COPN: The Big Health Care Reform Issue That’s Still Out There
While the rest of the nation awaits the changing of the guard in the House of Representatives, Virginians’ attention will, at least in part, be diverted to the 2019 state legislative session and to the subsequent election in November.
Already, there are whispers of nomination challenges for Republicans who supported Medicaid expansion. This post, however, is about the other side of the health care market: the supply side, which is still heavily restricted by the Certificate of Public Need regime.

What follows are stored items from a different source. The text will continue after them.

## flow/design.v

```verilog
module dff_s (D,clk,ENA,sload,Q);
  parameter DATA_WIDTH = 8;					 
  input wire [DATA_WIDTH-1:0] D;  
  input wire clk;  
  input wire ENA;  
  input wire sload;  
  output wire [DATA_WIDTH-1:0] Q;  
  reg [DATA_WIDTH-1:0]dreg;  
  initial 
	dreg<=0;  
  assign Q = dreg;
  always@(posedge clk) begin 
		if (sload)
      dreg<={DATA_WIDTH{1'b1}};  
		if (ENA)  
			dreg<=D;
	end
	endmodule 
module dffa (D,clk,ENA,Q);
  parameter DATA_WIDTH = 4; 
  input wire [DATA_WIDTH-1:0] D;  
  input wire clk;  
  input wire ENA;  
  output wire [DATA_WIDTH-1:0] Q;  
  reg [DATA_WIDTH-1:0]dreg;  
  initial
	dreg<=0;   
  assign Q = dreg;
  always@(posedge clk) begin   
		if (ENA)
			dreg<=D;
	end
	endmodule
module addrmodule (din,muxin,clk,ena,ageb,muxout,ab);
	parameter DATA_WIDTH = 16;					 
	parameter TOTAL_SYMBOLS = 10;				 
	parameter ADDR_WIDTH = 4;					 
	input wire [ADDR_WIDTH-1:0] din;  
	input wire [ADDR_WIDTH-1:0] muxin;  
	input wire clk;  
	input wire ena;  
	input wire ageb;  
	output wire [ADDR_WIDTH-1:0] muxout;  
	output wire [ADDR_WIDTH-1:0]ab;  
	assign muxout = ageb ? ab : muxin;  
	dffa 	#(ADDR_WIDTH)	dat(din,clk,ena,ab);
	endmodule
module comparator (a,b,ageb);
	parameter DATA_WIDTH = 8;	 
	input wire [DATA_WIDTH-1:0] a,b;  
	output wire ageb;  
	assign ageb = a<=b;  
	endmodule
module sort_alpha (d_ena, d_sload, clk, muxin, addr, codein, ob, oab, ocodeout, done); 
	parameter DATA_WIDTH = 16;							 
	parameter TOTAL_SYMBOLS = 10;						 
	parameter ADDR_WIDTH = 4;							 
	parameter MAXHIGHT = 10;
	input wire d_ena, d_sload, clk;
	input wire [DATA_WIDTH-1:0] muxin;					 
	input wire [ADDR_WIDTH-1:0] addr; 					 
	input wire [MAXHIGHT-1:0] codein; 					 
	output wire [TOTAL_SYMBOLS*DATA_WIDTH-1:0] ob; 		 
	output wire [TOTAL_SYMBOLS*ADDR_WIDTH-1:0] oab ;     
	output wire [MAXHIGHT*TOTAL_SYMBOLS-1:0] ocodeout; 	 
	output wire done; 									 
	reg intdone; 										 
	wire ageb [0 : TOTAL_SYMBOLS-1]; 					 
	wire ena [0 : TOTAL_SYMBOLS-1]; 					 
	wire [DATA_WIDTH-1:0] din [0 : TOTAL_SYMBOLS-1];	 
	wire [ADDR_WIDTH-1:0] addrin [0 : TOTAL_SYMBOLS-1];	 
	wire [MAXHIGHT-1:0] codein1 [0 : TOTAL_SYMBOLS-1]; 	 
	wire [ADDR_WIDTH-1:0] temp;							 
	wire [MAXHIGHT-1:0] temp2; 							 
	wire [TOTAL_SYMBOLS*DATA_WIDTH-1:0] bi; 			 
	wire [TOTAL_SYMBOLS*ADDR_WIDTH-1:0] abi;			 
	wire [TOTAL_SYMBOLS*MAXHIGHT-1:0] codeout;			 
	integer count;										 
	assign ob = bi;										 
	assign oab = abi;									 
	assign ocodeout = codeout;							 
	assign din[0]=muxin; 								 
	assign addrin[0]=addr;								 
	assign codein1[0] = codein;							 
	assign done = intdone;								 
	genvar i;
	generate 
		for (i=0; i<TOTAL_SYMBOLS-1; i=i+1) begin:gen
			addrmodule 	#(DATA_WIDTH,TOTAL_SYMBOLS,MAXHIGHT) Ci(codein1[i],codein,clk,ena[i],ageb[i],codein1[i+1],codeout[ (i+1) * MAXHIGHT -1 -:MAXHIGHT]);
			addrmodule 	#(DATA_WIDTH,TOTAL_SYMBOLS,ADDR_WIDTH) Ui(addrin[i],addr,clk,ena[i],ageb[i],addrin[i+1],abi[ (i+1) * ADDR_WIDTH -1 -:ADDR_WIDTH]);
			submodule 	#(DATA_WIDTH,TOTAL_SYMBOLS,ADDR_WIDTH) Si(din[i], muxin, d_ena, d_sload, clk, din[i+1],ena[i], ageb[i], bi[(i+1) * DATA_WIDTH -1 -:DATA_WIDTH]);
		end
	endgenerate
	addrmodule #(DATA_WIDTH,TOTAL_SYMBOLS,MAXHIGHT)	C9(codein1[TOTAL_SYMBOLS-1],codein,clk,ena[TOTAL_SYMBOLS-1],ageb[TOTAL_SYMBOLS-1],temp2,codeout[ TOTAL_SYMBOLS*MAXHIGHT -1 -:MAXHIGHT]);
	addrmodule #(DATA_WIDTH,TOTAL_SYMBOLS,ADDR_WIDTH)	U9(addrin[TOTAL_SYMBOLS-1],addr,clk,ena[TOTAL_SYMBOLS-1],ageb[TOTAL_SYMBOLS-1],temp,abi[ TOTAL_SYMBOLS*ADDR_WIDTH -1 -:ADDR_WIDTH]);
	submodule_end #(DATA_WIDTH,TOTAL_SYMBOLS,ADDR_WIDTH)	S9(din[TOTAL_SYMBOLS-1], d_ena, d_sload, clk, ena[TOTAL_SYMBOLS-1], ageb[TOTAL_SYMBOLS-1], bi[TOTAL_SYMBOLS*DATA_WIDTH -1 -:DATA_WIDTH]);
	initial begin										 
		intdone<=0;
		count <=0;
	end
	always @(posedge d_sload) begin
		intdone <=0;
		count <=0;
	end
	always @(posedge clk) begin							 
		if (d_ena) begin
			if (count<= TOTAL_SYMBOLS)
				count<= count+1;
			else begin
				count <= count;
				intdone <=1;
			end
		end
		else 
			count<=count;
	end
endmodule
module submodule (din, muxin, d_ena, d_sload, clk, muxout,ena, ageb, b);
	parameter DATA_WIDTH = 16;					 
	parameter TOTAL_SYMBOLS = 10;				 
	parameter ADDR_WIDTH = 4;					 
	input wire [DATA_WIDTH-1:0] din;  
	input wire [DATA_WIDTH-1:0] muxin;  
	input wire d_ena;  
	input wire d_sload;  
	input wire clk;  
	output wire [DATA_WIDTH-1:0] muxout;  
	output wire ena;  
	output wire ageb;  
	output wire [DATA_WIDTH-1:0]b;  
	assign ena = ageb & d_ena;
	assign muxout = ageb ? b : muxin;  
	dff_s 	#(DATA_WIDTH)	dat(din,clk,ena,d_sload,b);
	comparator #(DATA_WIDTH)	comp(din,b,ageb);
	endmodule
module submodule_end (din, d_ena, d_sload, clk, ena, ageb, b);
	parameter DATA_WIDTH = 16;					 
	parameter TOTAL_SYMBOLS = 8;				 
	parameter ADDR_WIDTH = 4;					 
	input wire [DATA_WIDTH-1:0] din;  
	input wire d_ena; 
	input wire d_sload;  
	input wire clk;  
	output wire ena;  
	output wire ageb;  
	output wire [DATA_WIDTH-1:0]b;  
	assign ena = ageb & d_ena;
	dff_s 	#(DATA_WIDTH)	dat(din,clk,ena,d_sload,b);
	comparator #(DATA_WIDTH)	comp(din,b,ageb);
	endmodule
```
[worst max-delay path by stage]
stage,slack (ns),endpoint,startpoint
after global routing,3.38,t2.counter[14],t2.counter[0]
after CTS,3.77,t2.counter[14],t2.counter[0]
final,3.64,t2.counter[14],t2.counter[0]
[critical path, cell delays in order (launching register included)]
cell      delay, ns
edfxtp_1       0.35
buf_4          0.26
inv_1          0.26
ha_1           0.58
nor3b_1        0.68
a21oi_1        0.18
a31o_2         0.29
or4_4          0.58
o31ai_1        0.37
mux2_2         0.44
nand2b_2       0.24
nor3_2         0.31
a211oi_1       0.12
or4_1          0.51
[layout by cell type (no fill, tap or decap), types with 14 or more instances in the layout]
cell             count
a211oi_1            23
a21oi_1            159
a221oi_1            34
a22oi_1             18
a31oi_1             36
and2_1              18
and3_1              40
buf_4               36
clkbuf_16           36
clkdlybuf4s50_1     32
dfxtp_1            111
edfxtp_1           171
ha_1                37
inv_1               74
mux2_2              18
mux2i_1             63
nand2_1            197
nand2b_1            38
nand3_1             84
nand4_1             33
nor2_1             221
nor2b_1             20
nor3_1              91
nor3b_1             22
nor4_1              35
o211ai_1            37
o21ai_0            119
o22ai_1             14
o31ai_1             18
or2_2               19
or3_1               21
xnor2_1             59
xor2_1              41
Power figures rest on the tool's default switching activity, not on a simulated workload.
--- ./run.sh ---
#!/bin/bash
# OpenROAD 26Q1-2900-gdf79404cd8, Yosys 0.63+post, stock flow scripts
make -C /OpenROAD-flow-scripts/flow DESIGN_CONFIG=/design/flow/config.mk WORK_HOME=/design/flow/orfs finish
--- ./config.mk ---
export PLATFORM = sky130hd
export DESIGN_NAME = ExampleAdd
export DESIGN_NICKNAME = ExampleAdd
export VERILOG_FILES = /design/flow/design.v
export SDC_FILE = /design/flow/constraint.sdc
export NUM_CORES = 4
export LEC_CHECK = 1
export CORE_AREA = 10 10 70 70
export DIE_AREA = 0 0 80 80
--- ./constraint.sdc ---
current_design ExampleAdd

set clk_period 5.8
set clk_io_pct 0.2

create_clock -name clk0 -period $clk_period

set non_clock_inputs [all_inputs -no_clocks]
set_input_delay [expr $clk_period * $clk_io_pct] -clock clk0 $non_clock_inputs
set_output_delay [expr $clk_period * $clk_io_pct] -clock clk0 [all_outputs]
File: ./config.mk
export PLATFORM = sky130hd
export DESIGN_NAME = Trigger
export DESIGN_NICKNAME = Trigger
export VERILOG_FILES = /design/flow/design.v
export SDC_FILE = /design/flow/constraint.sdc
export NUM_CORES = 4
export LEC_CHECK = 1
export CORE_AREA = 10 10 77 77
export DIE_AREA = 0 0 87 87
File: ./constraint.sdc
current_design Trigger

set clk_period 2.6
set clk_io_pct 0.2

create_clock -name clk0 -period $clk_period [get_ports {clock}]

set non_clock_inputs [all_inputs -no_clocks]
set_input_delay [expr $clk_period * $clk_io_pct] -clock clk0 $non_clock_inputs
set_output_delay [expr $clk_period * $clk_io_pct] -clock clk0 [all_outputs]
File: ./design.v
module Trigger(
  input   clock,
  input   reset,
  input   io_start_trigger,
  output  io_trigger_out
);
  reg [9:0] count_reg;  
  reg  risingEdge_REG;  
  wire  risingEdge = io_start_trigger & ~risingEdge_REG;  
  reg  stateReg;  
  wire  _GEN_0 = risingEdge | stateReg;  
  wire [9:0] _count_reg_T_1 = count_reg + 10'h1;  
  assign io_trigger_out = ~stateReg ? 1'h0 : stateReg;  
  always @(posedge clock) begin
    if (reset) begin  
      count_reg <= 10'h0;  
    end else if (~stateReg) begin  
      count_reg <= 10'h0;  
    end else if (stateReg) begin  
      count_reg <= _count_reg_T_1;  
    end
    risingEdge_REG <= io_start_trigger;  
    if (reset) begin  
      stateReg <= 1'h0;  
    end else if (~stateReg) begin  
      stateReg <= _GEN_0;
    end else if (stateReg) begin  
      if (count_reg == 10'h5) begin  
        stateReg <= 1'h0;  
      end
    end
  end
endmodule
<file path="flow/design.v">
module spi(sdoS,clock,reset,sdoM,addrload,dataload,comload);
input reset,clock;
output addrload;
output dataload;
output comload;
input sdoM;
output sdoS;
reg ssbar,lcb,dataload,comload,addrload,shift,lab,ldb,de,ae,ce,commandbuf;  
reg [5:0] a;
reg [5:0] temp;
reg [7:0] addrbuf;
reg [7:0] databuf;
reg [2:0] addrcount;
reg [2:0] datacount;
reg [2:0] outputcount;
reg [7:0] outputreg;
reg [7:0] sram [255:0];
reg [7:0] addr;
reg comm;
reg [7:0] din;
reg [7:0] dout;
reg regload;
reg regdataload;
reg resetext;
reg sdoS;
reg[7:0] i;
initial
begin
a <= -1;
temp <= 0;
de <= 0;
ae <= 0;
ce <= 0;
addrcount <= 7;
datacount <= 7;
outputcount <= 7;
resetext <= 0;
sram[31] <= 31;
sram[50] <= 50;
end
always @(negedge clock)
begin
a=a+1;
if(reset==0 && resetext==0)
begin
ssbar <= (~a[5]&a[4]&~a[3]&~a[2]&a[1]&~a[0]) | (~a[5]&a[4]&a[3]&a[2]&~a[1]&~a[0]) | (~a[5]&a[4]&a[3]&a[2]&~a[1]&a[0]) | (a[5]&~a[4]&a[3]&a[2]&a[1]&a[0]);
lcb <= (~a[5]&~a[4]&a[3]&~a[2]&~a[1]&a[0]) | (~a[5]&a[4]&a[3]&~a[2]&a[1]&a[0]) | (a[5]&~a[4]&~a[3]&a[2]&a[1]&~a[0]);
dataload <= (~a[5]&~a[4]&~a[3]&~a[2]&~a[1]&~a[0]) | (~a[5]&a[4]&~a[3]&~a[2]&a[1]&~a[0]);
ae <=(~temp[5]&temp[4]&~temp[3]&~temp[2]&temp[1]&~temp[0]) |(temp[5]&~temp[4]&temp[3]&temp[2]&temp[1]&temp[0]) | (~temp[5]&temp[4]&temp[3]&temp[2]&~temp[1]&~temp[0]);
ce <=(~temp[5]&temp[4]&~temp[3]&~temp[2]&temp[1]&~temp[0]) |(temp[5]&~temp[4]&temp[3]&temp[2]&temp[1]&temp[0]) | (~temp[5]&temp[4]&temp[3]&temp[2]&~temp[1]&~temp[0]);
de <=(~temp[5]&temp[4]&~temp[3]&~temp[2]&temp[1]&~temp[0]) | (temp[5]&~temp[4]&temp[3]&temp[2]&temp[1]&temp[0]);
resetext <= (a[5] & a[4] & ~a[3] & ~a[2] & a[1] & ~a[0]);
if((a>=1 && a<=8) || (a>=19 && a<=26) || (a>=30 && a<=37)) lab <= 1;
else lab<=0;
if((a>=0 && a<=7) || (a>=18 && a<=25) || (a>=29 && a<=36)) addrload <= 1;
else addrload<=0;
comload <= (~a[5]&~a[4]&a[3]&~a[2]&~a[1]&~a[0]) || (~a[5]&a[4]&a[3]&~a[2]&a[1]&~a[0]) | (a[5]&~a[4]&~a[3]&a[2]&~a[1]&a[0]);   
if((a>=10 && a<=17) || (a>=39 && a<=46)) ldb <= 1;
else ldb <= 0;
if((a>=9 && a<=16) || (a>=38 && a<=45)) dataload <= 1;
else dataload <= 0;
if(a>=30 && a<=37) shift <=1;
else shift<=0;
if(lab==1)
begin
addrbuf[addrcount] <= sdoM;
addrcount <= addrcount - 1;
end
if(ldb==1)
begin
databuf[datacount] <= sdoM;
datacount <= datacount - 1;
end
if(lcb==1)
begin
commandbuf <= sdoM;
end
if(shift==1)
begin
sdoS <= dout[7];
dout <= dout << 1;
end
end
end
always @(posedge clock)
begin
temp=temp+1;
if(reset==0 && resetext==0)
begin
if(ssbar==1)
begin
if(ae==1 && ce==1)
begin
if(commandbuf==1 && de==1)
begin
sram[addrbuf] <= databuf;
end
else if(commandbuf==0)
begin
dout<=sram[addrbuf];
end
end
end
end
end
endmodule
</file>
`flow/design.v`:
```
`timescale 1ns / 1ps
module game_logic(
	  input clk,
	  input rst,
	 output [7:0] rgb,
	 output hsync,
	 output vsync
    );
reg [(3*4*4)-1:0] vid_mem = 0;
reg [4:0] cursor = 0;
reg [7:0] selected = 0;
reg [1:0] selectedCount = 0;
wire finishedGen;
vga display(
	.clk(clk),
	.cursor(cursor),
	.selected(selected),
	.selectedCount(selectedCount),
	.vid_mem(vid_mem),
   .rgb(rgb),
   .hsync(hsync),
   .vsync(vsync)
    );
always @ (posedge clk) begin
	cursor <= 9;
	vid_mem[47:32] <= 16'hffff;
	vid_mem[31:16] <= 16'hffff;
	vid_mem[15:0] <= 16'hffff;
	selected <= 8'b00000010;
	selectedCount <= 2'b10;
end
endmodule
`timescale 1ns / 1ps
module vga(
	 input wire clk,
	 input wire [3:0] cursor,
	 input wire [7:0] selected,
	 input wire [1:0] selectedCount,
	 input wire [(3*4*4)-1:0] vid_mem,
    output reg [7:0] rgb,
    output wire hsync,
    output wire vsync
    );
	reg [1:0] pixel_clk = 0;
	wire pixel_clk_en = (pixel_clk == 0);
	always @ (posedge clk) begin
		pixel_clk <= pixel_clk + 1;
	end
	reg [9:0] counter_x = 0;
	reg [9:0] counter_y = 0;
	wire [9:0] cursor_x = (cursor % 4)*60 + (((640 - (4 * 60)) / 2)) + (60 / 3);
	wire [9:0] cursor_y = (cursor / 4)*60 + (((480 - (4 * 60)) / 2)) + (60 / 3);
	wire [9:0] card1_x = (selected[3:0] % 4)*60 + (((640 - (4 * 60)) / 2));
	wire [9:0] card1_y = (selected[3:0] / 4)*60 + (((480 - (4 * 60)) / 2));
	wire [9:0] card2_x = (selected[7:4] % 4)*60 + (((640 - (4 * 60)) / 2));
	wire [9:0] card2_y = (selected[7:4] / 4)*60 + (((480 - (4 * 60)) / 2));
	assign hsync = ~(counter_x >= (640 + 16) &&
	                 counter_x < (640 + 16 + 96));
	assign vsync = ~(counter_y >= (480 + 10) &&
	                 counter_y < (480 + 10 + 2));
	reg [9:0] current_block_index = 0;
	reg [2:0] current_vid_mem = 0;
	always @ (posedge pixel_clk_en) begin
		if (counter_x >= (((640 - (4 * 60)) / 2)) && counter_y >= (((480 - (4 * 60)) / 2)) &&
		    counter_x < (((640 - (4 * 60)) / 2)) + (4 * 60) && counter_y < (((480 - (4 * 60)) / 2)) + (4 * 60)) begin
			current_block_index <= ((counter_x-(((640 - (4 * 60)) / 2))+2) /60) + (((counter_y-(((480 - (4 * 60)) / 2)))/60)*4);
			current_vid_mem <= vid_mem[current_block_index * 3 +:3];
			if (counter_x == (((640 - (4 * 60)) / 2)) || counter_x == (((640 - (4 * 60)) / 2)) + (4 * 60) - 1 ||
				counter_y == (((480 - (4 * 60)) / 2)) || counter_y == (((480 - (4 * 60)) / 2)) + (4 * 60) - 1 ||
				counter_x == (((640 - (4 * 60)) / 2)) + 1 || counter_x == (((640 - (4 * 60)) / 2)) + (4 * 60) - 2 
) begin
				rgb <= 8'b11111111;
			end
			else if (counter_x >= cursor_x && counter_y >= cursor_y &&
					 counter_x < cursor_x + (60 / 3) && counter_y < cursor_y + (60 / 3)) begin
				rgb <= 8'b11111111;
			end
			else if (selectedCount == 2'b01 &&
						counter_x >= card1_x && counter_y >= card1_y &&
						counter_x < card1_x + 60 && counter_y < card1_y + 60) begin
				case (current_vid_mem[2:0])
					3'b000: rgb <= 8'b00000000;
					3'b001: rgb <= 8'b11110000;
					3'b010: rgb <= 8'b00111111;
					3'b011: rgb <= 8'b11000111;
					3'b100: rgb <= 8'b00111000;
					3'b101: rgb <= 8'b00000111;
					3'b110: rgb <= 8'b11000000;
					3'b111: rgb <= 8'b00011111;
				endcase			
			end
			else if (selectedCount == 2'b10 &&
						((counter_x >= card1_x && counter_y >= card1_y &&
						counter_x < card1_x + 60 && counter_y < card1_y + 60)
						||
						(counter_x >= card2_x && counter_y >= card2_y &&
						counter_x < card2_x + 60 && counter_y < card2_y + 60))) begin
				case (current_vid_mem[2:0])
					3'b000: rgb <= 8'b00000000;
					3'b001: rgb <= 8'b11110000;
					3'b010: rgb <= 8'b00111111;
					3'b011: rgb <= 8'b11000111;
					3'b100: rgb <= 8'b00111000;
					3'b101: rgb <= 8'b00000111;
					3'b110: rgb <= 8'b11000000;
					3'b111: rgb <= 8'b00011111;
				endcase			
			end
			else begin
				if (current_vid_mem[2:0] == 3'b000)
					rgb <= 8'b00000000;
				else
					rgb <= 8'b10100100;
			end
		end else begin
			current_block_index <= 0;
			current_vid_mem <= 0;
			rgb <= 8'b00000000;
		end
	end
	always @ (posedge pixel_clk_en) begin
		if (counter_x >= 640 + 16 + 96 + 48) begin
			counter_x <= 0;
			if (counter_y >= 480 + 10 + 2 + 33) begin
				counter_y <= 0;
			end else begin
				counter_y <= counter_y + 1;
			end
		end else begin
			counter_x <= counter_x + 1;
		end
	end
endmodule
```
`flow/run.sh`:
```
#!/bin/bash
# OpenROAD 26Q1-2900-gdf79404cd8, Yosys 0.63+post, stock flow scripts
make -C /OpenROAD-flow-scripts/flow DESIGN_CONFIG=/design/flow/config.mk WORK_HOME=/design/flow/orfs finish
```
`flow/config.mk`:
```
export PLATFORM = sky130hd
export DESIGN_NAME = game_logic
export DESIGN_NICKNAME = game_logic
export VERILOG_FILES = /design/flow/design.v
export SDC_FILE = /design/flow/constraint.sdc
export NUM_CORES = 4
export LEC_CHECK = 1
export CORE_UTILIZATION = 30
```
`flow/constraint.sdc`:
```
current_design game_logic

set clk_period 1.7
set clk_io_pct 0.2

create_clock -name clk0 -period $clk_period [get_ports {clk}]

set non_clock_inputs [all_inputs -no_clocks]
set_input_delay [expr $clk_period * $clk_io_pct] -clock clk0 $non_clock_inputs
set_output_delay [expr $clk_period * $clk_io_pct] -clock clk0 [all_outputs]
```
==> results.json <==
{
  "wl_per_cell_um": 14.2,
  "status": "complete, no violations",
  "postSynthCellCount": 842,
  "unclocked_pins": 27,
  "drv_slew": 0,
  "critPathCaptureType": "flop",
  "clock_path_buffers": 2,
  "drt_iter0_drc": 436,
  "dieArea_mm2": 0.0210,
  "drc": 0,
  "cp.arrival_ns": 0.83,
  "startpoint": "display.pixel_clk[0]$_DFF_P_",
  "p_leak_nw": 2.27,
  "path_cells": "inv_1 -> ha_1",
  "r2r_cells": 2,
  "grt_max_degree": 20,
  "htree_levels": 1,
  "path_class": "flop to flop",
  "wl_um": 15200,
  "die-height_um": 145,
  "vdd_drop_max_mv": 0.497,
  "drive_gt1_share_pct": 8.02,
  "yosys_warnings": 3,
  "port_buffers": 10,
  "diodes": 0,
  "start_kind": "flop",
  "edf_count": 10,
  "simple_gate_share_pct": 29.8,
  "dr.pass1.iters": 7,
  "drv_cap": 0,
  "crit_cells": 2,
  "ys_sh_aoi_pct": 34.8,
  "finalSetupTns_ns": 0,
  "crit_buf_inv": 1,
  "avgSynthCellArea_um2": 7.29,
  "r2r-end": "display.pixel_clk[1]$_DFF_P_",
  "grt_usage_pct": 14.5,
  "finalSetupViolations": 0,
  "core_mm2": 0.0198,
  "ff_type": "dfxtp_1",
  "floorplan.core_util_pct": 31.0,
  "post_cts_buffers": 0,
  "fmax_mhz": 1370,
  "synth_xor_xnor_area_share_pct": 6.70,
  "clk_latency_ns": 0.22,
  "p_per_area_mw_per_mm2": 73.0,
  "cts_hold_buf": 0,
  "logic_family": "AND-OR/OR-AND gates",
  "fin_crit_ns": 0.728,
  "grt_pass1_vias": 5319,
  "ys_seq_share_pct": 11.4,
  "hold_violations": 0,
  "cts_inserted_buffers": 3,
  "rows": 51,
  "ys_chip_area_mm2": 0.00614,
  "r2r_start": "display.pixel_clk[0]$_DFF_P_",
  "grt_pass1_wl_um": 26300,
  "openroad.warnings": 46,
  "fin_ws_ns": 0.972,
  "routabilityCongestion": 0.894,
  "rsz0062_at_grt": "no",
  "ctsResizeCount": 0,
  "synthArstFlopShare_pct": 0,
  "vias": 6061,
  "cts_root_buffer": "clkbuf_16",
  "untimed_endpoints": 47,
  "area.growth.synth_to_final_pct": 4.97,
  "cp.required_ns": 1.80,
  "die_w_um": 145,
  "ys.flops": 30,
  "ant_nets": 0,
  "max_slew_margin_pct": 40.7,
  "clk_pin_slew_ns": 0.03,
  "viasPerCell": 5.64,
  "worst_path_largest_cell_delay_ns": 0.29,
  "ys_cells": 842,
  "gr-total-overflow": 0,
  "antenna_found_initial": 0,
  "synthAdderAreaFrac_pct": 9.45,
  "mux_share_pct": 2.40,
  "slowest_stage": "dfxtp_1",
  "cts_tree": "done",
  "place_worst_setup_slack_ns": 0.972,
  "ys_types": 107,
  "path_delay_family": "flip-flops",
  "dp_hpwl_um": 11700,
  "worstPathMaxFanout": 2,
  "tightest_slew_ns": 0.887,
  "post-route-period-util_pct": 42.8,
  "crit_end": "display.pixel_clk[1]$_DFF_P_",
  "rrSetupSlack_ns": 0.97,
  "skew_ns": 0.00000251,
  "syn_area_mm2": 0.00614,
  "hp-class": "flop to flop",
  "ios": 12
}
where the power goes:
| part | switching, W | internal [W] |
|---|---|---|
| sequential | 0.00000379 | 0.0000724 |
| combinational | 0.0000143 | 0.0000116 |
| clock | 0.0000592 | 0.000309 |
| total | 0.0000773 | 0.000393 |
<file path="flow/run.sh">
#!/bin/bash
# OpenROAD 26Q1-2900-gdf79404cd8, Yosys 0.63+post, stock flow scripts
make -C /OpenROAD-flow-scripts/flow DESIGN_CONFIG=/design/flow/config.mk WORK_HOME=/design/flow/orfs finish
</file>
<file path="flow/config.mk">
export PLATFORM = sky130hd
export DESIGN_NAME = serialGPIO
export DESIGN_NICKNAME = serialGPIO
export VERILOG_FILES = /design/flow/design.v
export SDC_FILE = /design/flow/constraint.sdc
export NUM_CORES = 4
export LEC_CHECK = 1
export CORE_UTILIZATION = 50
</file>
<file path="flow/constraint.sdc">
current_design serialGPIO

set clk_period 5.8
set clk_io_pct 0.2

create_clock -name clk0 -period $clk_period [get_ports {clk}]

set non_clock_inputs [all_inputs -no_clocks]
set_input_delay [expr $clk_period * $clk_io_pct] -clock clk0 $non_clock_inputs
set_output_delay [expr $clk_period * $clk_io_pct] -clock clk0 [all_outputs]
</file>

COPN effectively forces any would-be health care provider to get state permission to set up shop, and in a system where incumbent providers can lobby the state to shut newcomers out. In every other industry, an existing company blocking new firms entering the market would be heavily discouraged, if not outright illegal. In Virginia health care, it’s been state policy for over 40 years.
It should surprise no one that health care rationing from Richmond has all sorts of problems. In fact, this set of market restrictions is so out-of-whack, corporatist, and detrimental to health care that even the Obama Administration called for it to be scaled back or scrapped. That’s right, folks, the last Democratic Administration insisted this was a mistake. Yet, somehow, the Republican-controlled General Assembly never gets with the program.
Only now, the urgency is greater. Medicaid expansion will do much to increase the demand for health care provision. Indeed, that was the entire point behind the expansion: to ensure folks who needed health care would be in a position to afford it. However, that’s hardly a guarantee that they will actually get it. Part of that comes from how Medicaid compensates providers (or, to be more precise, how it really doesn’t compensate them), but there is also the matter of how quickly health care providers and respond to the increase in demand.
Naturally, that will be a lot more slowly is incumbent providers can block any new entrants.
As an aside, restricted supply will also mean higher prices – and a greater discrepancy between Medicaid rates and everyone else’s. So those who insist that Medicaid’s rates can be feasible should prefer greater competition among providers, the very thing COPN restricts.
I mentioned that one because up to this point, the average Republican Senator and Delegate has been friendlier to COPN reform than their Democratic counterparts. I’m hoping to make the latter more receptive to the idea (the Obama Administration endorse should help, I hope).
More to the point, Republicans and Democrats in Richmond can make Virginia more prepared for the newly insured by allowing for more providers to respond to the demand. That begins with reforming COPN.